Champions League 2027: Neue Abonnements erforderlich für Fußballfans
Fußballfans müssen sich auf Veränderungen bei den Übertragungen der Champions League ab der Saison 2027/28 einstellen. Die UEFA und die European Football Clubs (EFC) haben über ihr Joint Venture UC3 Medienrechte für die Spielzeiten bis 2030/31 an die amerikanischen Sender Paramount+ und Amazon vergeben. Amazon Prime Video ging dabei als erste der beteiligten Parteien mit den Neuigkeiten an die Öffentlichkeit. Das Topspiel am Dienstag wird künftig auf Paramount+ ausgestrahlt, während sich Amazon die Mittwochs-Spitzenpartie gesichert hat. Alle weiteren Begegnungen, die dienstags und mittwochs stattfinden, sind ebenfalls im Portfolio von Paramount+.

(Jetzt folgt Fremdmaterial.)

Context: an optimization exercise on an open-source flow, tuned for small area, a short achievable clock period and few clock cycles per item. The choices shown serve that exercise and are no tape-out recipe. Only simulation tests tie the RTL to the original design; equivalence was not proved.

**design/flow/run.sh**
```bash
#!/bin/bash
# synth_recipe.tcl (not shown) runs the flow's synth.tcl, then flattens the netlist and writes it again
# the make line also repeats each setting of config.mk as NAME=value (left out here)
make -C /OpenROAD-flow-scripts/flow DESIGN_CONFIG=/design/flow/config.mk WORK_HOME=/design/flow/orfs CLKGATE_MAP_FILE= SYNTH_SCRIPT=/design/flow/synth_recipe.tcl finish
```
**design/flow/config.mk**
```make
export PLATFORM = sky130hd
export DESIGN_NAME = sha256_hex
export DESIGN_NICKNAME = sha256_hex
export VERILOG_FILES = /design/flow/design.v
export SDC_FILE = /design/flow/constraint.sdc
export NUM_CORES = 4
export LEC_CHECK = 0
export CAP_MARGIN = 20
export CORE_MARGIN = 2
export CORE_UTILIZATION = 40
export CTS_CLUSTER_DIAMETER = 100
export CTS_CLUSTER_SIZE = 22
export PLACE_DENSITY = 0.6
export SETUP_SLACK_MARGIN = 5.0
export SLEW_MARGIN = 30
```
**design/flow/constraint.sdc**
```tcl
create_clock -name core_clock -period 10.0 [get_ports {clk}]
set_input_delay 2.0000 -clock core_clock [delete_from_list [all_inputs] [get_ports {clk}]]
set_output_delay 2.0000 -clock core_clock [all_outputs]
set_load 0.01 [all_outputs]
```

Bemerkenswert ist, dass das Endspiel auf Netflix übertragen wird – es sei denn, ein deutsches Team erreicht das Finale. In diesem Fall müsste das Spiel im frei empfangbaren Fernsehen ausgestrahlt werden. Über diese Neuverteilungen berichteten zuvor sowohl die englische 'Times' als auch die 'Bild'. Paramount sorgte für Überraschung im deutschen Markt, da der Streamingdienst bislang keine Sportübertragungen angeboten hatte, obwohl er bereits Rechte für die Champions League in den USA hält. Amazon hingegen ist bekannt für seine Sportinhalte und verlagert die Übertragung des Topspiels von Dienstag auf Mittwoch – diese Änderung gilt auch für Großbritannien und Italien, wo Prime bereits Spiele der Champions League streamt.
Während der Streaminganbieter DAZN die Rechte an der Champions League verliert, bleibt er im Europa-Pokal-Geschäft aktiv. Die Rechte an der Europa League und der Conference League gingen an DAZN, während sie bis 2027 noch im Besitz der RTL-Gruppe sind. Für die kommende Saison bleibt die bisherige Verteilung in Deutschland bestehen: Amazon Prime Video zeigt am Dienstag das Topspiel, während alle weiteren Spiele bei DAZN zu sehen sind. Das Finale bleibt beim ZDF frei verfügbar.
Die Rechteauktion wurde von der US-Agentur Relevent im Auftrag von UC3 abgewickelt. Vier große Live-Übertragungsrechtepakete wurden angeboten, darunter auch ein bislang unverkauftes, weltweites Topspielrecht.